Lines from the line with "clkbuf_4 | 3 |" to the line with "cell class | instances | area share (%)" in the entries below, and only those, must be output exactly, with both ends included.

──────── The input

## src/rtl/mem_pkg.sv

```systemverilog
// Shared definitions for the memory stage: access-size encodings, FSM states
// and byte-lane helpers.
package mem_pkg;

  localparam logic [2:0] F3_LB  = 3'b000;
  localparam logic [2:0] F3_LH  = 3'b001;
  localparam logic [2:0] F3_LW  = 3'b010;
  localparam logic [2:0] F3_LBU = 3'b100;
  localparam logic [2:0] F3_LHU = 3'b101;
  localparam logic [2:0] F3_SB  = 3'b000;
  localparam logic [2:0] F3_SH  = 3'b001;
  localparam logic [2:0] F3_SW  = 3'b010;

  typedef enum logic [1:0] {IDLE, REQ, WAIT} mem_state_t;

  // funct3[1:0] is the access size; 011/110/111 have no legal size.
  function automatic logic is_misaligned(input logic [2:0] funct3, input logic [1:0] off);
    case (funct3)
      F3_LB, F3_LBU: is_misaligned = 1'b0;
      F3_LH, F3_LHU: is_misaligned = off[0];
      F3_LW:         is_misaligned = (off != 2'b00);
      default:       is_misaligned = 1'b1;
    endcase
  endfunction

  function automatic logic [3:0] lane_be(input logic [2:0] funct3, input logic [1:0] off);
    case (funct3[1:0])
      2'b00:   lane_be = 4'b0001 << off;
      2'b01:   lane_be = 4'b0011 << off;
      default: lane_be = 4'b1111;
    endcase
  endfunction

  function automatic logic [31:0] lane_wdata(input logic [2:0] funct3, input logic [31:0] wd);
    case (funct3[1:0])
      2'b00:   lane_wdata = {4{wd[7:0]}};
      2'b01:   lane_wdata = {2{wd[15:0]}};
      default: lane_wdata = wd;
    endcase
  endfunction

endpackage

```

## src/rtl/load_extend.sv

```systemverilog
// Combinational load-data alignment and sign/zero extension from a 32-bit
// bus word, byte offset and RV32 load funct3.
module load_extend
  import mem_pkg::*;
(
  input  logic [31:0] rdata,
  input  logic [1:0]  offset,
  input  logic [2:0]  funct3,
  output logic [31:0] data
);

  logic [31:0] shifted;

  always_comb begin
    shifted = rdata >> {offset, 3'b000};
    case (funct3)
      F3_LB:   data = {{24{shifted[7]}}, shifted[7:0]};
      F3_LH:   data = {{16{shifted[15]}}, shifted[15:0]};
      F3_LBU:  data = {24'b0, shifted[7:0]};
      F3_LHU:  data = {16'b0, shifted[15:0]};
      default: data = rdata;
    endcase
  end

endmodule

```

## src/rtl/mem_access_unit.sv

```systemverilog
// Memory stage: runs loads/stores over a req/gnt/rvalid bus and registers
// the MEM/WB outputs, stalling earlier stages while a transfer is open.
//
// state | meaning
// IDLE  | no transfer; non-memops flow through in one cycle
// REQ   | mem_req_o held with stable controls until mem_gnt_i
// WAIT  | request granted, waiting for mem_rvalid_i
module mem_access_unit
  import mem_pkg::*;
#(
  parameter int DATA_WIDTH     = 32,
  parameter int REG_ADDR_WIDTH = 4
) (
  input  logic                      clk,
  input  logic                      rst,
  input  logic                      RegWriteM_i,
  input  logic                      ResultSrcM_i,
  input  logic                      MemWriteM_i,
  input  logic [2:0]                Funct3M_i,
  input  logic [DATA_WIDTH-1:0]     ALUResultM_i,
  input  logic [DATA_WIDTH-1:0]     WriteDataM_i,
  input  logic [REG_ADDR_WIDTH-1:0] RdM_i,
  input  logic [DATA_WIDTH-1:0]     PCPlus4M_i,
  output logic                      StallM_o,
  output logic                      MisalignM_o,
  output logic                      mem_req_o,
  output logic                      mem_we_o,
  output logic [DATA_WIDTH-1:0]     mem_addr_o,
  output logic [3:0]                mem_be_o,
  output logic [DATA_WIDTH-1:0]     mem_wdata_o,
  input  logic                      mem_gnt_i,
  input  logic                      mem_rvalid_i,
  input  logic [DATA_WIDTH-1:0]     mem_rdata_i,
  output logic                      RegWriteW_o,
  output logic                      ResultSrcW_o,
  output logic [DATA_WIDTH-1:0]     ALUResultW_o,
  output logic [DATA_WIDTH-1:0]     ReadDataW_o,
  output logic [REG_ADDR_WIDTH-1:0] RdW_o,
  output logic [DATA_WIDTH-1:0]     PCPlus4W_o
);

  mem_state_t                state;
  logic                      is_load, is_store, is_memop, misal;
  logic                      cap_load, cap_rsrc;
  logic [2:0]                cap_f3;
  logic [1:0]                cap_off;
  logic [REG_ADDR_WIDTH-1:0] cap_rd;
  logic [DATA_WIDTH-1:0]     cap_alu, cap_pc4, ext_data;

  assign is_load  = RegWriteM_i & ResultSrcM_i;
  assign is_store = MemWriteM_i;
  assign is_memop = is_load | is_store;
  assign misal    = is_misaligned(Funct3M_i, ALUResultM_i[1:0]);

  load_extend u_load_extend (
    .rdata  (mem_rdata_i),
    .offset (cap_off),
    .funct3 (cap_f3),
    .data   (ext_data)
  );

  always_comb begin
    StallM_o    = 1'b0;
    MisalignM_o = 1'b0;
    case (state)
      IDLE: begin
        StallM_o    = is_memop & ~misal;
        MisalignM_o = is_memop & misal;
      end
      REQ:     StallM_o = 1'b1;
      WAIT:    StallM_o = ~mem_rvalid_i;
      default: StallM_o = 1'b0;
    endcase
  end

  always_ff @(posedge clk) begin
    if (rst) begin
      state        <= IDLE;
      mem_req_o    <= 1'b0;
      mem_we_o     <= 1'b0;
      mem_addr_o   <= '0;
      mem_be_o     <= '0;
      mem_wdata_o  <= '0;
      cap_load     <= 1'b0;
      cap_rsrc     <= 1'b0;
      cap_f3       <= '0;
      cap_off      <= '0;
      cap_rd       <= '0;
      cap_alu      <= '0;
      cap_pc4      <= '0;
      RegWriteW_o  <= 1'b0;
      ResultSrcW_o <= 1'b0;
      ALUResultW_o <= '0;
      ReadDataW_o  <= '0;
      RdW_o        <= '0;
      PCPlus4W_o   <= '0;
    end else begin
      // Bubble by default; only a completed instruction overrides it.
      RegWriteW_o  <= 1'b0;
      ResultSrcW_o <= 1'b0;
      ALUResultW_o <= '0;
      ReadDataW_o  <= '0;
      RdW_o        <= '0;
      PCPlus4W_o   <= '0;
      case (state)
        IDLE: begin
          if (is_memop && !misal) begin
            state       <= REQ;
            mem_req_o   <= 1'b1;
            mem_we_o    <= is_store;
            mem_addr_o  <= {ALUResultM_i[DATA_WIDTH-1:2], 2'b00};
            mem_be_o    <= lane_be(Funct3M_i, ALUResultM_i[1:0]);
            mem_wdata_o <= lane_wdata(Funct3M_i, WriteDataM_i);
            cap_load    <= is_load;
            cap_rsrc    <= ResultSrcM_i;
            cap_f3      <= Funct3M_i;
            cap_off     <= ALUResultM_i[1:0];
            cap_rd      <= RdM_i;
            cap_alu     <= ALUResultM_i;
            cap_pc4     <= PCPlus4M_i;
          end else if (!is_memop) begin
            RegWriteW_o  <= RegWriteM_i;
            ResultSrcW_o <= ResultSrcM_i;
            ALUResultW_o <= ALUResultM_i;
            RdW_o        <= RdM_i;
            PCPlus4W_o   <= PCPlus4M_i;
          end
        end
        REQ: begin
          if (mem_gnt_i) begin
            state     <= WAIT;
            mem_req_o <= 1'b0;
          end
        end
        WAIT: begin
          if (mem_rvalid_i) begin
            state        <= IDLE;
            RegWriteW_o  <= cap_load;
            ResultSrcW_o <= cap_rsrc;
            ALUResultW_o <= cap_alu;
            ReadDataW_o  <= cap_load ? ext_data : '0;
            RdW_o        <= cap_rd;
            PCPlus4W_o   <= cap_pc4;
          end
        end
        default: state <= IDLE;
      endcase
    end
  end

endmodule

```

────────────────
──────── The input

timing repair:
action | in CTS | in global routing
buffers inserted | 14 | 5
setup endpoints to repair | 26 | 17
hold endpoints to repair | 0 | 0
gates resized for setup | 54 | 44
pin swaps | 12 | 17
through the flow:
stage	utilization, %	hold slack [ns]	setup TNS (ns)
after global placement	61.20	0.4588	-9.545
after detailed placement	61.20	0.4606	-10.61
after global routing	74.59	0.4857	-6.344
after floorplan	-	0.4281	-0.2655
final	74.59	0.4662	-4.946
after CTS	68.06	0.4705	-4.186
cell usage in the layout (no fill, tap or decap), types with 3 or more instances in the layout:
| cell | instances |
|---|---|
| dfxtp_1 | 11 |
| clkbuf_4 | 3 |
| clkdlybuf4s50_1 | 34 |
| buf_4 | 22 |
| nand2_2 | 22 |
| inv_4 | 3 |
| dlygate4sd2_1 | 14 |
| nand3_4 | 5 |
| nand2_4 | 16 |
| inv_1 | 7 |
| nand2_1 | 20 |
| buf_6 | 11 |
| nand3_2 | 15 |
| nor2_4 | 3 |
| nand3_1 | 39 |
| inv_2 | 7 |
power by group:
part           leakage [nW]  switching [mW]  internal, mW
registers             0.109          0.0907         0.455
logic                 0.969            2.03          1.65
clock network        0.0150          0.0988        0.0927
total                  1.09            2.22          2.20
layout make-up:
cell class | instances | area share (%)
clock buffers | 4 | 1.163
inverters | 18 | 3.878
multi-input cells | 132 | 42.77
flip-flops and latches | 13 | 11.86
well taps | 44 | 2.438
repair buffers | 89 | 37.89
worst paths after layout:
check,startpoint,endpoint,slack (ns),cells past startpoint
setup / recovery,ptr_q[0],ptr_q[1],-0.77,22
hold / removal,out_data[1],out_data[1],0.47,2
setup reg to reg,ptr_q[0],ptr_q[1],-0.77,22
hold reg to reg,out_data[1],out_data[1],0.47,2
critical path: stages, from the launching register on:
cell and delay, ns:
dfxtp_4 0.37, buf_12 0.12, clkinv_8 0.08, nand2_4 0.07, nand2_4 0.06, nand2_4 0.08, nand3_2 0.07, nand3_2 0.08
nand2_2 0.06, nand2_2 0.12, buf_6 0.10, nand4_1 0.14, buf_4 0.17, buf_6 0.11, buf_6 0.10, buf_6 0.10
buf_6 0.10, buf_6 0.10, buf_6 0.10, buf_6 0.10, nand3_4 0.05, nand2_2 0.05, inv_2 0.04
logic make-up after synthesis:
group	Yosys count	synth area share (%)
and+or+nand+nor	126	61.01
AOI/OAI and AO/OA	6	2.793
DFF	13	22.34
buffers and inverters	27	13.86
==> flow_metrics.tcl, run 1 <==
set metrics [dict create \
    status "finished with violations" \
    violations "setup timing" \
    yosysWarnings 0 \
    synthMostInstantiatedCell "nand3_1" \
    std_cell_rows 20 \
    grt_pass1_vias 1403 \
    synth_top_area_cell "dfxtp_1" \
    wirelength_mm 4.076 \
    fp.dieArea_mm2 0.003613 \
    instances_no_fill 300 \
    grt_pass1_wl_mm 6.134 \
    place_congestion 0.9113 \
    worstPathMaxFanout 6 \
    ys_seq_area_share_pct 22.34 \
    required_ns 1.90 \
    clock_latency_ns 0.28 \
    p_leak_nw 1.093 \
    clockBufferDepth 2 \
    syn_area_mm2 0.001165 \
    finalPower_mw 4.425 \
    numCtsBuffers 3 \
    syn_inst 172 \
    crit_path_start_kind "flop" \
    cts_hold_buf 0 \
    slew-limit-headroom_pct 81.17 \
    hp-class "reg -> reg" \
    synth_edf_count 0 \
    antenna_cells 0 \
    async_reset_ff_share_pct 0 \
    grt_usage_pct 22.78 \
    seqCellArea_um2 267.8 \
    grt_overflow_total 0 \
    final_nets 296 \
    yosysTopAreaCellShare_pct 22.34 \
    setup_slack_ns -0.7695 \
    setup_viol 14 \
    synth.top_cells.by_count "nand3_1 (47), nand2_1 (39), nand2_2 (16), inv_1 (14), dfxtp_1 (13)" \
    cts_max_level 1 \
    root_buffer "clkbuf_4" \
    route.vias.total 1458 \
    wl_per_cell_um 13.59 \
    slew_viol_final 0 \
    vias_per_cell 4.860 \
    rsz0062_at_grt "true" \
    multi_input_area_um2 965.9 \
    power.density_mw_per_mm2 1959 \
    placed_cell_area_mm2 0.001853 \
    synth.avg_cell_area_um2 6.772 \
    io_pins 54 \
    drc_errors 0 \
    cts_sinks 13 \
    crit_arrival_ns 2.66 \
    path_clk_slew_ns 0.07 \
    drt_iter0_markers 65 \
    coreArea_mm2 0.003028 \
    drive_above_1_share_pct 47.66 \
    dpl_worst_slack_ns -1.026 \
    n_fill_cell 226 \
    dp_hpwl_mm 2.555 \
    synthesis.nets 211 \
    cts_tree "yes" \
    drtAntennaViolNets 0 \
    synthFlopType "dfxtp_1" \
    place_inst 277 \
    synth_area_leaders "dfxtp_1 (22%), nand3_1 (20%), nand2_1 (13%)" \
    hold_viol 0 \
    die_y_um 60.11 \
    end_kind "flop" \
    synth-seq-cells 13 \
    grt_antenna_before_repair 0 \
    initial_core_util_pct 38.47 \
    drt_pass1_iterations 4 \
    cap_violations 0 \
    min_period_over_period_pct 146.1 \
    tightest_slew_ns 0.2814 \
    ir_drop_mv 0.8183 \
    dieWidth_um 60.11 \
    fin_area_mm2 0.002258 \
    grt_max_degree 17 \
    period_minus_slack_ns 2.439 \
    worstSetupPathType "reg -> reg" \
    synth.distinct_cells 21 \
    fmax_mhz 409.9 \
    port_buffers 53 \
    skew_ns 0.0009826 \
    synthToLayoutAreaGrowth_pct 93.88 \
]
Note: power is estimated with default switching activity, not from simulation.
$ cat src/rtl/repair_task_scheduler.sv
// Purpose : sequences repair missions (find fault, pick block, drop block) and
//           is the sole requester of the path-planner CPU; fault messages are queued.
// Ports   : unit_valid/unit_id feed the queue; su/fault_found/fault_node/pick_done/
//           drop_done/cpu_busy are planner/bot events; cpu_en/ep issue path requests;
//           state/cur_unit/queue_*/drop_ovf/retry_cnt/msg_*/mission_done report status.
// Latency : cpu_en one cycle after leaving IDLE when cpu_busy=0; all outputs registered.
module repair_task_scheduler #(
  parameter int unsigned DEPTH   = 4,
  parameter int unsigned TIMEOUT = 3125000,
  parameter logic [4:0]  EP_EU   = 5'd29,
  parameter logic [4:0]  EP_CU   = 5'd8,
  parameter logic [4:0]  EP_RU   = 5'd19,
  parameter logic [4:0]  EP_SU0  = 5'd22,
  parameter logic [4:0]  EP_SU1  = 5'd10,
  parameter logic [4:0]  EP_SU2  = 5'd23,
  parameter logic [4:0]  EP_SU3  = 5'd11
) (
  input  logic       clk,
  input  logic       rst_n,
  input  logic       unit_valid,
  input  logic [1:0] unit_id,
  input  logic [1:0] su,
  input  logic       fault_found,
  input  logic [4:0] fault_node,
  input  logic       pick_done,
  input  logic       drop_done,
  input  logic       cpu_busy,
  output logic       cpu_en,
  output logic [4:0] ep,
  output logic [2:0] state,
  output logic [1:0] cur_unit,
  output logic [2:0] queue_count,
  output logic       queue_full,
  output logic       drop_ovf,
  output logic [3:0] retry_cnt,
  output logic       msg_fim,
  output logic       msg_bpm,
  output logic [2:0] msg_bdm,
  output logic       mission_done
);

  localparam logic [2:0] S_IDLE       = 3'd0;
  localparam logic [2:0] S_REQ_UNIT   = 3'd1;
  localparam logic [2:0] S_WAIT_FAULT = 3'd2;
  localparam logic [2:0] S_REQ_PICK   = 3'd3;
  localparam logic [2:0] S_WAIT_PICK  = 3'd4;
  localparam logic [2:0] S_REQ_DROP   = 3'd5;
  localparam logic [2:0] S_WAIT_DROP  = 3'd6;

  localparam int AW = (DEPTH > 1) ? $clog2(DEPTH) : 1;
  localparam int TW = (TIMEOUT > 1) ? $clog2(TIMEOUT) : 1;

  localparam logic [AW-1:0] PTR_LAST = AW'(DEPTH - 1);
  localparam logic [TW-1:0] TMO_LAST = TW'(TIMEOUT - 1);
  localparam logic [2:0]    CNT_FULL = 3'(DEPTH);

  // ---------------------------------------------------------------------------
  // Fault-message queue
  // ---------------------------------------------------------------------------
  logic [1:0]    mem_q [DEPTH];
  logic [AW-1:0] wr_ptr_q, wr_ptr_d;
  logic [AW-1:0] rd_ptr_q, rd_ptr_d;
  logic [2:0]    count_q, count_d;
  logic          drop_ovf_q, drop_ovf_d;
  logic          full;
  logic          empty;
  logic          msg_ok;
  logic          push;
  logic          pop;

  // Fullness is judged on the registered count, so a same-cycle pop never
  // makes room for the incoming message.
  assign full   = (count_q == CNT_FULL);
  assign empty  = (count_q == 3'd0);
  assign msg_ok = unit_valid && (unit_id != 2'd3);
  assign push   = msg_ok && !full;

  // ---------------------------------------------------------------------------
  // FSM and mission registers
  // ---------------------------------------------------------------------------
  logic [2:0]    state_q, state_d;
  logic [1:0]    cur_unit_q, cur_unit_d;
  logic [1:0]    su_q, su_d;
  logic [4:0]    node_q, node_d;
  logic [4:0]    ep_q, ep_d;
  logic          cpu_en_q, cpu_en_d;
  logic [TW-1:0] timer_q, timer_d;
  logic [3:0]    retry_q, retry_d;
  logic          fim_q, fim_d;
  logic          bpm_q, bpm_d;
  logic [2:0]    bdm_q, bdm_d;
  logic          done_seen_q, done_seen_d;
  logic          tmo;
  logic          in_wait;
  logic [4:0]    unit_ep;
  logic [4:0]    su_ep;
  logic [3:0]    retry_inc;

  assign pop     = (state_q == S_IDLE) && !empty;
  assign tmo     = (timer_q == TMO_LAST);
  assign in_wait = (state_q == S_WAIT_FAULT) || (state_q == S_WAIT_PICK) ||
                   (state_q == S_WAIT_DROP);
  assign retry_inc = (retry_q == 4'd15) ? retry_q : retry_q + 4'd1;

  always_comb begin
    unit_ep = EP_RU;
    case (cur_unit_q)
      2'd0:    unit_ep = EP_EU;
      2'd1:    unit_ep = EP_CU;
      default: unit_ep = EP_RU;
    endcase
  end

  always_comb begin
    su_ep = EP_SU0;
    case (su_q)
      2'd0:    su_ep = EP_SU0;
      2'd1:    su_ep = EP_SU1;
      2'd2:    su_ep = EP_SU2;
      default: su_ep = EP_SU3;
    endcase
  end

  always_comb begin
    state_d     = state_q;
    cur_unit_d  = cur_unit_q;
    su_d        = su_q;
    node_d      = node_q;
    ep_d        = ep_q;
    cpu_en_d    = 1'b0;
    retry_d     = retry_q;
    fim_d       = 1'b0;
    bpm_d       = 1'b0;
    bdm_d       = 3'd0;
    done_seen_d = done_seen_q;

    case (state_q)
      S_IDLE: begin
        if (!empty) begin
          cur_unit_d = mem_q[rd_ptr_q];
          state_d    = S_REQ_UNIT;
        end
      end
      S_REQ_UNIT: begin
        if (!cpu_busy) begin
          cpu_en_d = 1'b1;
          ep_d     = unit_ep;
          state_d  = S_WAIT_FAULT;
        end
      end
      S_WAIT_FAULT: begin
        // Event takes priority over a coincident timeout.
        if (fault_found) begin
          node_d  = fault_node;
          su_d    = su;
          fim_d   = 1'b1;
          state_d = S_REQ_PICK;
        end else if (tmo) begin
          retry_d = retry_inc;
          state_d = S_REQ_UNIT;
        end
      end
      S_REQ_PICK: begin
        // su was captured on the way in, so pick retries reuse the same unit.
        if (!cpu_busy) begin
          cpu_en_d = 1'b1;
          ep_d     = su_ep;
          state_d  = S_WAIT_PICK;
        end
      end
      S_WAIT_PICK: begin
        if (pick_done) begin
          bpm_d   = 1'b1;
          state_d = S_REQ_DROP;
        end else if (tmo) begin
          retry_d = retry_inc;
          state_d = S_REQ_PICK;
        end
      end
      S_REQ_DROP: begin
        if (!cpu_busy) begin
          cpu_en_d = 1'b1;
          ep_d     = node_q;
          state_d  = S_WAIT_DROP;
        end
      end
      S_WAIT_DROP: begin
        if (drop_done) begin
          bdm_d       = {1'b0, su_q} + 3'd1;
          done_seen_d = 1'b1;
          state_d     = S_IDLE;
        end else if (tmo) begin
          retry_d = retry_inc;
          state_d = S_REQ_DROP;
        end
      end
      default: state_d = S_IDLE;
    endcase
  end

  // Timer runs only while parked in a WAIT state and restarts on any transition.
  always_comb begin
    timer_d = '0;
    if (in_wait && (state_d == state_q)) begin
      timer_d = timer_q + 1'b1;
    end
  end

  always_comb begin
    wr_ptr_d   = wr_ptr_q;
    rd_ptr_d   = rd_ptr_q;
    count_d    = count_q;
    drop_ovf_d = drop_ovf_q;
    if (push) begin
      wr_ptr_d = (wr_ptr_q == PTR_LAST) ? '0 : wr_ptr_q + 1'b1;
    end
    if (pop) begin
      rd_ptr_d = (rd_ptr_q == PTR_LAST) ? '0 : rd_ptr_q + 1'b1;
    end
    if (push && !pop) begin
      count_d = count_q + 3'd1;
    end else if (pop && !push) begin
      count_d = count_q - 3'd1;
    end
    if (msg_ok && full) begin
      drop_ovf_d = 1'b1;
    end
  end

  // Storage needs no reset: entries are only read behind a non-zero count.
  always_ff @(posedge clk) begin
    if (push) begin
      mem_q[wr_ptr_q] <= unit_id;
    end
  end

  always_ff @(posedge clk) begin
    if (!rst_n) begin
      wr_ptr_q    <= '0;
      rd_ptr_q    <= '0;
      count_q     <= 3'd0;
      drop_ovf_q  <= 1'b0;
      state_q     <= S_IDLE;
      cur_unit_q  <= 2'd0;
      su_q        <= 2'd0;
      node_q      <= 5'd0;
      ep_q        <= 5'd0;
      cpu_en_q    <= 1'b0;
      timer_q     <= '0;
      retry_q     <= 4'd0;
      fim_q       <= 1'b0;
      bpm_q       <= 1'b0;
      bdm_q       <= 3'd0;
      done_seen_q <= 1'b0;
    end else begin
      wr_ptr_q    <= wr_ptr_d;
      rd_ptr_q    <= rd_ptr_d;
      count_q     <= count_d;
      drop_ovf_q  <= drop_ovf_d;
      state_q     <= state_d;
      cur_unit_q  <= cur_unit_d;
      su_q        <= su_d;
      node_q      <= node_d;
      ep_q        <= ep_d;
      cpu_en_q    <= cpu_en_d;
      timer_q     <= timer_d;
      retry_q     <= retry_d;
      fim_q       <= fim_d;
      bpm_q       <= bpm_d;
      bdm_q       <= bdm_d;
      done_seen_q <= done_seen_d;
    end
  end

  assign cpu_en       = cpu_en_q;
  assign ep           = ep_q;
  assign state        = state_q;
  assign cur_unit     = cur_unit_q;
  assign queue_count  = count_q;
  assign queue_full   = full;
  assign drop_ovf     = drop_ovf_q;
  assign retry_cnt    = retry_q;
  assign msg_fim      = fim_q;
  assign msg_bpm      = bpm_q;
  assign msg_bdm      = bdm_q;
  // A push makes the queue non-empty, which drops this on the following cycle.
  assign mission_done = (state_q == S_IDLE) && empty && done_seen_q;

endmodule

────────────────

*Solution for this task*:
| clkbuf_4 | 3 |
| clkdlybuf4s50_1 | 34 |
| buf_4 | 22 |
| nand2_2 | 22 |
| inv_4 | 3 |
| dlygate4sd2_1 | 14 |
| nand3_4 | 5 |
| nand2_4 | 16 |
| inv_1 | 7 |
| nand2_1 | 20 |
| buf_6 | 11 |
| nand3_2 | 15 |
| nor2_4 | 3 |
| nand3_1 | 39 |
| inv_2 | 7 |
power by group:
part           leakage [nW]  switching [mW]  internal, mW
registers             0.109          0.0907         0.455
logic                 0.969            2.03          1.65
clock network        0.0150          0.0988        0.0927
total                  1.09            2.22          2.20
layout make-up:
cell class | instances | area share (%)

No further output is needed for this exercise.